Start of Extracted records

Context: an optimization exercise on an open-source flow, tuned for small area, a short achievable clock period and few clock cycles. The choices shown serve that exercise and are no tape-out recipe. In this exercise RTL edits were held to simulation tests only and were not proved equivalent to the original.

== run A ==
// save_slot_pacer_top
module save_slot_pacer_top #(
	parameter int SKIP_DEPTH = 16
) (
	input  logic                         clk,
	input  logic                         arst_n,
	input  logic                         psel,
	input  logic                         penable,
	input  logic                         pwrite,
	input  logic [ssp_pkg::APB_AW-1:0]   paddr,
	input  logic [31:0]                  pwdata,
	output logic [31:0]                  prdata,
	output logic                         pready,
	input  logic                         s_tvalid,
	output logic                         s_tready,
	input  logic [ssp_pkg::IN_W-1:0]     s_tdata,
	input  logic [1:0]                   s_tuser,
	output logic                         m_tvalid,
	input  logic                         m_tready,
	output logic [ssp_pkg::OUT_W-1:0]    m_tdata
);
	localparam int CNT_W  = $clog2(SKIP_DEPTH + 1);
	localparam int SLOT_W = ssp_pkg::SLOT_W;
	localparam int ACC_W  = ssp_pkg::ACC_W;
	localparam int CW     = ssp_pkg::CNT16_W;
	localparam int X_W    = ssp_pkg::X_W;
	localparam int P_W    = ssp_pkg::P_W;
	localparam int QW     = ssp_pkg::DQ_W;
	localparam int L_W    = ssp_pkg::L_W;
	localparam int DW     = ssp_pkg::DIVI_W;
	localparam int SH_W   = ssp_pkg::SH_W;
	localparam int S_IDLE  = 0;
	localparam int S_SETUP = 1;
  ...
Size in the first run: about 850 flip-flops, about 62,000 um^2 of cells after synthesis.
Settings: LEC_CHECK=0, ABC_AREA=1, CAP_MARGIN=20, CORE_MARGIN=2, CORE_UTILIZATION=40, SETUP_SLACK_MARGIN=3.0, SLEW_MARGIN=20, TNS_END_PERCENT=5; clock period 8.0 ns.
run.sh (not shown) runs the stock make flow with config.mk's settings and CLKGATE_MAP_FILE= SYNTH_SCRIPT=/design/flow/synth_recipe.tcl, a recipe that flattens the netlist after the stock synthesis.
Testbench counts of run A, summed over its fixed seeds: cycles 19,164.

End of Extracted records

**Brief:** Would you retype the lines above from the one with "parameter int SKIP_DEPTH = 16" down to the one with "localparam int CNT_W", word for word, both ends included and no other lines?

**Written response:**
	parameter int SKIP_DEPTH = 16
) (
	input  logic                         clk,
	input  logic                         arst_n,
	input  logic                         psel,
	input  logic                         penable,
	input  logic                         pwrite,
	input  logic [ssp_pkg::APB_AW-1:0]   paddr,
	input  logic [31:0]                  pwdata,
	output logic [31:0]                  prdata,
	output logic                         pready,
	input  logic                         s_tvalid,
	output logic                         s_tready,
	input  logic [ssp_pkg::IN_W-1:0]     s_tdata,
	input  logic [1:0]                   s_tuser,
	output logic                         m_tvalid,
	input  logic                         m_tready,
	output logic [ssp_pkg::OUT_W-1:0]    m_tdata
);
	localparam int CNT_W  = $clog2(SKIP_DEPTH + 1);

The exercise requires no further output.